§ WHAT YOU SHOULD DO: In the listing below, find the line that contains "row17 = 1-bit logical AND, 10" and the line that contains "row21 = 8-bit". Quote both and every line between them, exactly, and nothing more.

------------------------------------------------------------------------

## config.mk

```make
export PLATFORM = sky130hd
export DESIGN_NAME = mac_unit
export DESIGN_NICKNAME = d
export VERILOG_FILES = /design/src/logic/fc_layer_pkg.sv /design/src/logic/num_fmt_pkg.sv /design/src/logic/mac_unit.sv
export SDC_FILE = /design/constraint.sdc
export NUM_CORES = 1
export LEC_CHECK = 0
export ABC_AREA = 1
export BUFFER_PORTS_ARGS = -buffer_cell sky130_fd_sc_hd__buf_4
export CORE_UTILIZATION = 35
export CTS_CLUSTER_SIZE = 25
export DETAILED_ROUTE_END_ITERATION = 10
export PLACE_DENSITY = 0.56
export SYNTH_ARGS = -nofsm -noshare
export SYNTH_HDL_FRONTEND = slang
export SYNTH_SLANG_ARGS = --single-unit
```

## constraint.sdc

```tcl
create_clock -name clk -period 7.1 [get_ports clk]
set_input_delay 0.355 -clock clk [delete_from_list [all_inputs] [get_ports clk]]
set_output_delay 0.355 -clock clk [all_outputs]
set_load 0.02 [all_outputs]
```
==> config.mk <==
export PLATFORM = sky130hd
export DESIGN_NAME = fc_sequencer
export DESIGN_NICKNAME = d
export VERILOG_FILES = /design/src/logic/fc_layer_pkg.sv /design/src/logic/num_fmt_pkg.sv /design/src/logic/fc_sequencer.sv
export SDC_FILE = /design/constraint.sdc
export NUM_CORES = 1
export LEC_CHECK = 0
export BUFFER_PORTS_ARGS = -buffer_cell sky130_fd_sc_hd__buf_2
export CORE_UTILIZATION = 35
export CTS_BUF_LIST = sky130_fd_sc_hd__clkbuf_2
export DETAILED_ROUTE_END_ITERATION = 6
export HOLD_SLACK_MARGIN = 0.15
export PLACE_DENSITY = 0.68
export SLEW_MARGIN = 20
export SYNTH_ARGS = -nofsm -noshare
export SYNTH_HDL_FRONTEND = slang
export SYNTH_SLANG_ARGS = --single-unit
==> constraint.sdc <==
create_clock -name clk -period 2.08 [get_ports clk]
set_clock_uncertainty 0.05 [all_clocks]
set_input_delay 0.208 -clock clk [delete_from_list [all_inputs] [get_ports clk]]
set_output_delay 0.208 -clock clk [all_outputs]
set_load 0.005 [all_outputs]
### config.mk
export PLATFORM = sky130hd
export DESIGN_NAME = circle_top
export DESIGN_NICKNAME = d
export VERILOG_FILES = /design/src/source/circle_pkg.sv /design/src/source/circle_cmd.sv /design/src/source/circle_octants.sv /design/src/source/circle_top.sv /design/src/source/pixel_clip.sv /design/src/source/screen_clear.sv
export SDC_FILE = /design/constraint.sdc
export NUM_CORES = 1
export LEC_CHECK = 0
export BUFFER_PORTS_ARGS = -buffer_cell sky130_fd_sc_hd__buf_2
export CORE_ASPECT_RATIO = 2
export CORE_MARGIN = 3
export CORE_UTILIZATION = 50
export DETAILED_ROUTE_END_ITERATION = 12
export PLACE_DENSITY_LB_ADDON = 0.25
export SLEW_MARGIN = 20
export SYNTH_ARGS = -nofsm -noshare
export SYNTH_HDL_FRONTEND = slang
export SYNTH_SLANG_ARGS = --single-unit
export TNS_END_PERCENT = 50
### constraint.sdc
create_clock -name vif -period 9 [get_ports vif]
set_input_delay 0.9 -clock vif [delete_from_list [all_inputs] [get_ports vif]]
set_output_delay 0.9 -clock vif [all_outputs]
set_load 0.05 [all_outputs]
### src/source/circle_pkg.sv
package circle_pkg;

    // Visible screen in pixels
    localparam int scr_w = 160;
    localparam int scr_h = 120;

    // On-screen coordinates
    typedef logic [7:0] xcoord_t;
    typedef logic [6:0] ycoord_t;

    typedef logic [7:0] radius_t;

    // 3-bit RGB, zero is black
    typedef logic [2:0] colour_t;

    // Point before clipping, covers -255 to 510
    typedef logic signed [9:0] scoord_t;

    // One draw request, held for the whole operation
    typedef struct packed {
        xcoord_t centre_x;
        ycoord_t centre_y;
        radius_t radius;
        colour_t colour;
        logic    skip_clear;
    } circle_req_t;

    // Candidate pixel from either engine
    typedef struct packed {
        scoord_t x;
        scoord_t y;
    } point_t;

    // Request sequencing
    typedef enum logic [1:0] {
        cmd_idle,
        cmd_clear,
        cmd_draw,
        cmd_done
    } cmd_state_t;

    // Midpoint engine
    typedef enum logic [1:0] {
        oct_idle,
        oct_emit,
        oct_step
    } oct_state_t;

endpackage

### src/source/circle_cmd.sv
`timescale 1ns/1ps

module circle_cmd import circle_pkg::*; (
    input  logic        vif,
    input  logic        arst_n,
    input  logic        start,
    input  circle_req_t req_in,
    output logic        done,
    output circle_req_t req,
    output logic        clear_go,
    output logic        draw_go,
    input  logic        clear_fin,
    input  logic        draw_fin,
    output logic        drawing
);

    cmd_state_t state;
    // Holds done back one cycle so the last plot leaves the output register
    logic       fin_q;

    always_ff @(posedge vif or negedge arst_n) begin
        if (!arst_n) begin
            state    <= cmd_idle;
            clear_go <= 1'b0;
            draw_go  <= 1'b0;
            fin_q    <= 1'b0;
        end else begin
            // Go strobes are single-cycle pulses
            clear_go <= 1'b0;
            draw_go  <= 1'b0;
            fin_q    <= 1'b0;
            case (state)
                cmd_idle: begin
                    if (start) begin
                        // Straight to drawing when the old frame is kept
                        if (req_in.skip_clear) begin
                            state   <= cmd_draw;
                            draw_go <= 1'b1;
                        end else begin
                            state    <= cmd_clear;
                            clear_go <= 1'b1;
                        end
                    end
                end
                cmd_clear: begin
                    if (clear_fin) begin
                        state   <= cmd_draw;
                        draw_go <= 1'b1;
                    end
                end
                cmd_draw: begin
                    fin_q <= draw_fin;
                    if (fin_q) begin
                        state <= cmd_done;
                    end
                end
                cmd_done: begin
                    // Caller drops start to release done
                    if (!start) begin
                        state <= cmd_idle;
                    end
                end
                default: state <= cmd_idle;
            endcase
        end
    end

    // Request is sampled once, on acceptance
    always_ff @(posedge vif) begin
        if (state == cmd_idle && start) begin
            req <= req_in;
        end
    end

    assign done    = (state == cmd_done);
    // Steers the pixel mux to the circle engine and request colour
    assign drawing = (state == cmd_draw);

endmodule

### src/source/circle_octants.sv
`timescale 1ns/1ps

module circle_octants import circle_pkg::*; (
    input  logic        vif,
    input  logic        arst_n,
    input  logic        draw_go,
    input  circle_req_t req,
    output logic        draw_fin,
    output logic        pt_valid,
    output point_t      pt
);

    oct_state_t         state;
    // Which of the eight octant points goes out this cycle
    logic [2:0]         idx;

    // Midpoint variables, a along the axis, b across it
    scoord_t            a;
    scoord_t            b;
    // Decision term, wider than the coordinates
    logic signed [11:0] d;

    // Next step values
    scoord_t            a_nxt;
    scoord_t            b_nxt;
    logic signed [11:0] a_ext;
    logic signed [11:0] b_ext;
    logic signed [11:0] d_nxt;
    logic               last_step;

    // Centre and the swapped offset pair
    scoord_t            cx;
    scoord_t            cy;
    scoord_t            u;
    scoord_t            v;

    assign b_nxt = b + 10'sd1;
    // a only moves inward when d is non-negative
    assign a_nxt = d[11] ? a : a - 10'sd1;

    // Sign-extend for the decision update
    assign a_ext = {{2{a_nxt[9]}}, a_nxt};
    assign b_ext = {{2{b_nxt[9]}}, b_nxt};

    // d + 2b + 1, or d + 2(b - a) + 1, with the updated a and b
    assign d_nxt = d[11] ? d + (b_ext <<< 1) + 12'sd1
                         : d + ((b_ext - a_ext) <<< 1) + 12'sd1;

    // Octant crossed, nothing left to draw
    assign last_step = (b_nxt > a_nxt);

    // Control
    always_ff @(posedge vif or negedge arst_n) begin
        if (!arst_n) begin
            state <= oct_idle;
            idx   <= '0;
        end else begin
            case (state)
                oct_idle: begin
                    if (draw_go) begin
                        state <= oct_emit;
                        idx   <= '0;
                    end
                end
                oct_emit: begin
                    // idx wraps to 0 for the next step
                    idx <= idx + 3'd1;
                    if (idx == 3'd7) begin
                        state <= last_step ? oct_idle : oct_step;
                    end
                end
                oct_step: begin
                    state <= oct_emit;
                end
                default: state <= oct_idle;
            endcase
        end
    end

    // Algorithm registers, loaded on go and updated once per step
    always_ff @(posedge vif) begin
        if (state == oct_idle && draw_go) begin
            a <= {2'b00, req.radius};
            b <= '0;
            d <= 12'sd1 - signed'({4'b0000, req.radius});
        end else if (state == oct_step) begin
            a <= a_nxt;
            b <= b_nxt;
            d <= d_nxt;
        end
    end

    assign cx = {2'b00, req.centre_x};
    assign cy = {3'b000, req.centre_y};

    // First four points use (a, b), last four use (b, a)
    assign u = idx[2] ? b : a;
    assign v = idx[2] ? a : b;

    // Sign order ++, -+, +-, --
    assign pt.x = idx[0] ? cx - u : cx + u;
    assign pt.y = idx[1] ? cy - v : cy + v;

    assign pt_valid = (state == oct_emit);
    // Marks the last point of the final step
    assign draw_fin = pt_valid && (idx == 3'd7) && last_step;

endmodule

### src/source/circle_top.sv
`timescale 1ns/1ps

module circle_top import circle_pkg::*; (
    input  logic    vif,
    input  logic    arst_n,
    input  logic    start,
    input  xcoord_t centre_x,
    input  ycoord_t centre_y,
    input  radius_t radius,
    input  colour_t colour,
    input  logic    skip_clear,
    output logic    done,
    output logic    plot,
    output xcoord_t x,
    output ycoord_t y,
    output colour_t plot_colour
);

    circle_req_t req_in;
    // Latched copy for the engines
    circle_req_t req;

    // Engine handshakes
    logic        clear_go;
    logic        clear_fin;
    logic        draw_go;
    logic        draw_fin;
    logic        drawing;

    // Point streams into the clip stage
    logic        clr_valid;
    point_t      clr_pt;
    logic        drw_valid;
    point_t      drw_pt;

    assign req_in = '{
        centre_x:   centre_x,
        centre_y:   centre_y,
        radius:     radius,
        colour:     colour,
        skip_clear: skip_clear
    };

    circle_cmd i_circle_cmd (
        .vif       (vif),
        .arst_n    (arst_n),
        .start     (start),
        .req_in    (req_in),
        .done      (done),
        .req       (req),
        .clear_go  (clear_go),
        .draw_go   (draw_go),
        .clear_fin (clear_fin),
        .draw_fin  (draw_fin),
        .drawing   (drawing)
    );

    screen_clear i_screen_clear (
        .vif       (vif),
        .arst_n    (arst_n),
        .clear_go  (clear_go),
        .clear_fin (clear_fin),
        .pt_valid  (clr_valid),
        .pt        (clr_pt)
    );

    circle_octants i_circle_octants (
        .vif      (vif),
        .arst_n   (arst_n),
        .draw_go  (draw_go),
        .req      (req),
        .draw_fin (draw_fin),
        .pt_valid (drw_valid),
        .pt       (drw_pt)
    );

    // Single registered pixel port
    pixel_clip i_pixel_clip (
        .vif         (vif),
        .arst_n      (arst_n),
        .drawing     (drawing),
        .colour      (req.colour),
        .clr_valid   (clr_valid),
        .clr_pt      (clr_pt),
        .drw_valid   (drw_valid),
        .drw_pt      (drw_pt),
        .plot        (plot),
        .x           (x),
        .y           (y),
        .plot_colour (plot_colour)
    );

endmodule

### src/source/pixel_clip.sv
`timescale 1ns/1ps

module pixel_clip import circle_pkg::*; (
    input  logic    vif,
    input  logic    arst_n,
    input  logic    drawing,
    input  colour_t colour,
    input  logic    clr_valid,
    input  point_t  clr_pt,
    input  logic    drw_valid,
    input  point_t  drw_pt,
    output logic    plot,
    output xcoord_t x,
    output ycoord_t y,
    output colour_t plot_colour
);

    logic   sel_valid;
    point_t sel_pt;
    logic   in_range;

    // Circle engine while drawing, clear sweep otherwise
    assign sel_valid = drawing ? drw_valid : clr_valid;
    assign sel_pt    = drawing ? drw_pt : clr_pt;

    // Sign bit clear rules out points left of or above the screen
    assign in_range = !sel_pt.x[9] && (sel_pt.x < scoord_t'(scr_w))
                   && !sel_pt.y[9] && (sel_pt.y < scoord_t'(scr_h));

    // Off-screen points are dropped here
    always_ff @(posedge vif or negedge arst_n) begin
        if (!arst_n) begin
            plot <= 1'b0;
        end else begin
            plot <= sel_valid && in_range;
        end
    end

    // Pixel payload
    always_ff @(posedge vif) begin
        if (sel_valid && in_range) begin
            x           <= sel_pt.x[7:0];
            y           <= sel_pt.y[6:0];
            // Clear writes black
            plot_colour <= drawing ? colour : '0;
        end
    end

endmodule

### src/source/screen_clear.sv
`timescale 1ns/1ps

module screen_clear import circle_pkg::*; (
    input  logic   vif,
    input  logic   arst_n,
    input  logic   clear_go,
    output logic   clear_fin,
    output logic   pt_valid,
    output point_t pt
);

    logic       active;
    // Raster position, x fastest
    logic [7:0] x_cnt;
    logic [6:0] y_cnt;
    logic       last_x;
    logic       last_y;

    // End of row and end of frame
    assign last_x = (x_cnt == 8'(scr_w - 1));
    assign last_y = (y_cnt == 7'(scr_h - 1));

    always_ff @(posedge vif or negedge arst_n) begin
        if (!arst_n) begin
            active <= 1'b0;
            x_cnt  <= '0;
            y_cnt  <= '0;
        end else if (clear_go) begin
            // Restart from the top left corner
            active <= 1'b1;
            x_cnt  <= '0;
            y_cnt  <= '0;
        end else if (active) begin
            if (last_x) begin
                x_cnt <= '0;
                if (last_y) begin
                    // Whole frame swept
                    active <= 1'b0;
                    y_cnt  <= '0;
                end else begin
                    y_cnt <= y_cnt + 7'd1;
                end
            end else begin
                x_cnt <= x_cnt + 8'd1;
            end
        end
    end

    // One pixel per cycle while sweeping
    assign pt_valid  = active;
    // Flags the bottom right pixel as it goes out
    assign clear_fin = active && last_x && last_y;

    // Zero-extended into the signed point format
    assign pt.x = {2'b00, x_cnt};
    assign pt.y = {3'b000, y_cnt};

endmodule

; ---- Word level (Yosys, flattened, before mapping)
; Index checks and enable logic that the tools add are counted.
[op_classes]
reduce_logical = 22
eq_ne = 14
muxes = 43
magnitude_cmp = 3
addsub = 15
[ops]
columns = op, count
row1 = 10-bit two-way mux, 5
row2 = 8-bit two-way mux, 5
row3 = 12-bit two-way mux, 3
row4 = 7-bit two-way mux, 4
row5 = "12-bit by 2-bit adder with 12-bit output, second input constant", 2
row6 = 20-bit two-way mux, 1
row7 = 2-bit two-way mux, 8
row8 = 12-bit by 11-bit adder with 12-bit output, 1
row9 = 12-bit adder, 1
row10 = 1-bit two-way mux, 12
row11 = "2-bit != test, second input constant", 6
row12 = 10-bit by 10-bit subtractor with 11-bit output, 1
row13 = "10-bit by 2-bit adder with 10-bit output, second input constant", 1
row14 = 8-bit by 10-bit adder with 10-bit output, 1
row15 = 9-bit by 10-bit adder with 10-bit output, 1
row16 = 10-bit > comparator, 1
row17 = 1-bit logical AND, 10
row18 = "10-bit by 8-bit less-than comparator with 1-bit output, second input constant", 1
row19 = "10-bit by 9-bit less-than comparator with 1-bit output, second input constant", 1
row20 = "10-bit by 2-bit subtractor with 10-bit output, second input constant", 1
row21 = 8-bit by 10-bit subtractor with 10-bit output, 1
row22 = 9-bit by 10-bit subtractor with 10-bit output, 1
row23 = "1-bit by 8-bit subtractor with 9-bit output, first input constant", 1
row24 = "8-bit by 1-bit adder with 8-bit output, second input constant", 1
row25 = other kinds (17), 27
[word_totals]
elab_cells = 118
output_inout_bits = 20
regBits = 103
inputBits = 30

; ---- Depth between registers and ports, before layout
; Gate-level depths: netlist (run 1).
[depth]
ltp_word = 9
ltp_mapped = 20
depth_no_buf = 19

; ---- Cells and area by module
; Synthesis (run 1) repeated with hierarchy kept, for this count alone.
[unflattened]
hier_cells = 740
hier_area_um2 = 7322.0
[by_module_without_submodules]
columns = mod, seq_area_each_um2, instances, area_each_um2, cells_each
row1 = circle_octants, 965.9, 1, 4501.8, 552
row2 = circle_cmd, 935.9, 1, 1099.8, 50
row3 = screen_clear, 400.4, 1, 887.1, 92
row4 = pixel_clip, 565.5, 1, 833.3, 46

; ---- Least setup slack after synthesis (run 1)
; No wires, ideal clock.
[synth_timing]
path_type = reg-to-reg
startpoint = reg i_circle_octants.idx[2]
endpoint = reg i_pixel_clip.plot_colour[0], enable pin
arrival_ps = 5462
required_time_ps = 8574
setup_ps = 426
n_path_buf = 4
path_slack_ps = 3112
path_stages_with_launch = 19
synth_period_minus_slack_ps = 5888
cell_sequence = dfrtp_1 -> buf_6 -> buf_6 -> clkbuf_1 -> clkbuf_1 -> nand2_1 -> a21boi_0 -> ha_1 -> a21oi_1 -> ha_1 -> nor2b_1 -> o21ai_0 -> a21boi_0 -> o31ai_1 -> a21oi_1 -> or3_1 -> a211oi_1 -> o2111ai_1 -> a221oi_1
[synth_via]
elab_chain_len = 9
word_cells_on_any_way = 17
classes_between = 4 x add/sub / 2 x order compare / 5 x mux / 6 x reduce/logical
[synth_rtl]
columns = element, line
row1 = "start, declared", circle_octants.sv:15  ; logic [2:0] idx;
row2 = "start signal, assigned", circle_octants.sv:67  ; idx <= idx + 3'd1;
row3 = 10-bit two-way mux, circle_octants.sv:97  ; assign u = idx[2] ? b : a;
row4 = 9-bit by 10-bit adder with 10-bit output or 9-bit by 10-bit subtractor with 10-bit output (tied branches), circle_octants.sv:101  ; assign pt.x = idx[0] ? cx - u : cx + u;
row5 = 10-bit two-way mux, circle_octants.sv:101
row6 = 20-bit two-way mux *, pixel_clip.sv:24  ; assign sel_pt = drawing ? drw_pt : clr_pt;
row7 = 10-bit by 9-bit less-than comparator with 1-bit output or 1-bit zero test (tied branches), pixel_clip.sv:27  ; assign in_range = !sel_pt.x[9] && (sel_pt.x < scoord_t'(scr_w))
row8 = 1-bit logical AND, pixel_clip.sv:27
row9 = 1-bit logical AND, pixel_clip.sv:28  ; && !sel_pt.y[9] && (sel_pt.y < scoord_t'(scr_h));
row10 = 1-bit logical AND *, pixel_clip.sv:28
row11 = 1-bit logical AND *, pixel_clip.sv:41  ; if (sel_valid && in_range) begin
row12 = "end signal, assigned", pixel_clip.sv:45  ; plot_colour <= drawing ? colour : '0;
row13 = "end, declared", pixel_clip.sv:15  ; output colour_t plot_colour
; Mark *: on every way between the ends. The rest lies on a longest branch, timed or not.
; A chain may end at the register's enable or synchronous reset.

; ---- Worst setup path in the final report (run 1)
[layout_timing]
startpoint = reg i_circle_octants.idx[2]
endpoint = reg i_pixel_clip.y[3], enable pin
[layout_via]
elab_chain_len = 9
word_cells_on_any_way = 17
classes_between = 4 x add/sub / 2 x order compare / 5 x mux / 6 x reduce/logical
[layout_rtl]
columns = element, line
row1 = 10-bit two-way mux, circle_octants.sv:97
row2 = 9-bit by 10-bit adder with 10-bit output or 9-bit by 10-bit subtractor with 10-bit output (tied branches), circle_octants.sv:101
row3 = 10-bit two-way mux, circle_octants.sv:101
row4 = 20-bit two-way mux *, pixel_clip.sv:24
row5 = 10-bit by 9-bit less-than comparator with 1-bit output or 1-bit zero test (tied branches), pixel_clip.sv:27
row6 = 1-bit logical AND, pixel_clip.sv:27
row7 = 1-bit logical AND, pixel_clip.sv:28
row8 = 1-bit logical AND *, pixel_clip.sv:28
row9 = 1-bit logical AND *, pixel_clip.sv:41
row10 = "end signal, assigned", pixel_clip.sv:43  ; y <= sel_pt.y[6:0];
row11 = "end, declared", pixel_clip.sv:14  ; output ycoord_t y,
; Marks and branches as above.

==> results of run 1 <==
==> final cells by class <==
type,instances,area (µm²),share of cell area (%)
Clock buffer,10,229,2.84
Clock inverter,6,76.3,0.946
Inverter,37,139,1.72
Multi-Input combinational cell,598,4270,52.9
Sequential cell,103,2840,35.2
Tap cell,192,240,2.98
Timing Repair Buffer,53,275,3.41
==> metrics by stage <==
step / setup WS, ps / std cells
after global placement: 4290 / 983
final: 4090 / 999
after global routing: 3670 / 999
after floorplan: 3110 / 770
after detailed placement: 4170 / 983
after CTS: 4140 / 999
==> worst paths after layout <==
kind | slack, ps | end | from
min in group asynchronous | 570 | i_pixel_clip.plot | arst_n
worst max-delay path | 4090 | i_pixel_clip.y[3] | i_circle_octants.idx[2]
worst min register to register | 520 | i_circle_octants.b[9] | i_circle_octants.b[9]
max in group asynchronous | 7980 | i_screen_clear.pt_valid | arst_n
worst min-delay path | 520 | i_circle_octants.b[9] | i_circle_octants.b[9]
worst max register to register | 4090 | i_pixel_clip.y[3] | i_circle_octants.idx[2]
==> state kept, by name, summed over array words and instances, names as in the netlist, 3 cells and up <==
name and cells:
i_circle_cmd.req 26, i_circle_octants.d 12, i_circle_octants.a 10, i_circle_octants.b 10, i_pixel_clip.x 8, i_screen_clear.x_cnt 8
i_pixel_clip.y 7, i_screen_clear.y_cnt 7, i_circle_octants.idx 3, i_pixel_clip.plot_colour 3
==> layer usage <==
| metal | vias up | routed length [µm] | global-route usage, % |
|---|---|---|---|
| met5 | - | 0 | 0 |
| met3 | 53 | 498 | 2.66 |
| li1 | 2828 | - | - |
| met4 | 0 | 756 | 11.1 |
| met2 | 156 | 10200 | 45.4 |
| met1 | 2769 | 6310 | 21.8 |
==> worst max-delay path: stages, from the launching register on <==
cell	delay [ps]
sky130_fd_sc_hd__dfrtp_1	320
sky130_fd_sc_hd__buf_4	390
sky130_fd_sc_hd__inv_1	230
sky130_fd_sc_hd__a21boi_0	330
sky130_fd_sc_hd__ha_1	290
sky130_fd_sc_hd__a21oi_1	270
sky130_fd_sc_hd__ha_1	280
sky130_fd_sc_hd__nor2b_1	130
sky130_fd_sc_hd__o21ai_0	180
sky130_fd_sc_hd__a21boi_0	180
sky130_fd_sc_hd__o31ai_1	430
sky130_fd_sc_hd__a21oi_1	160
sky130_fd_sc_hd__or3_1	330
sky130_fd_sc_hd__a211oi_1	250
sky130_fd_sc_hd__o2111ai_1	190
sky130_fd_sc_hd__a221oi_2	300
sky130_fd_sc_hd__buf_4	300
==> Yosys cell counts (18+ instances only) <==
library cell               number  share of area [%]
sky130_fd_sc_hd__nor2_1        78                3.9
sky130_fd_sc_hd__edfxtp_1      64                 26
sky130_fd_sc_hd__a21oi_1       60                4.0
sky130_fd_sc_hd__ha_1          55                9.3
sky130_fd_sc_hd__nand2_1       52                2.6
sky130_fd_sc_hd__o21ai_0       44                3.0
sky130_fd_sc_hd__xnor2_1       42                5.0
sky130_fd_sc_hd__inv_1         37                1.9
sky130_fd_sc_hd__xor2_1        35                4.1
sky130_fd_sc_hd__dfrtp_1       27                9.1
sky130_fd_sc_hd__mux2i_1       20                2.7
sky130_fd_sc_hd__nand3_1       18                1.2
==> power groups by stage <==
stage	registers (µW)	logic [µW]	clock network [µW]
finish	774	1460	408
global route	789	1620	430
CTS	775	1460	417
detailed placement	784	1450	0
global placement	781	1400	0
floorplan	882	1040	0
==> logic make-up after synthesis <==
| logic type | after synthesis | synth area share, % |
|---|---|---|
| AO/OA/AOI/OAI | 187 | 16.5 |
| XOR/XNOR | 78 | 9.30 |
| adder cells (fa/ha/maj) | 61 | 10.7 |
| buffers and inverters | 69 | 4.45 |
| flip-flops | 103 | 38.2 |
| multiplexers | 34 | 4.82 |
| AND/OR/NAND/NOR | 238 | 16.0 |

------------------------------------------------------------------------

§ YOUR RESPONSE:
row17 = 1-bit logical AND, 10
row18 = "10-bit by 8-bit less-than comparator with 1-bit output, second input constant", 1
row19 = "10-bit by 9-bit less-than comparator with 1-bit output, second input constant", 1
row20 = "10-bit by 2-bit subtractor with 10-bit output, second input constant", 1
row21 = 8-bit by 10-bit subtractor with 10-bit output, 1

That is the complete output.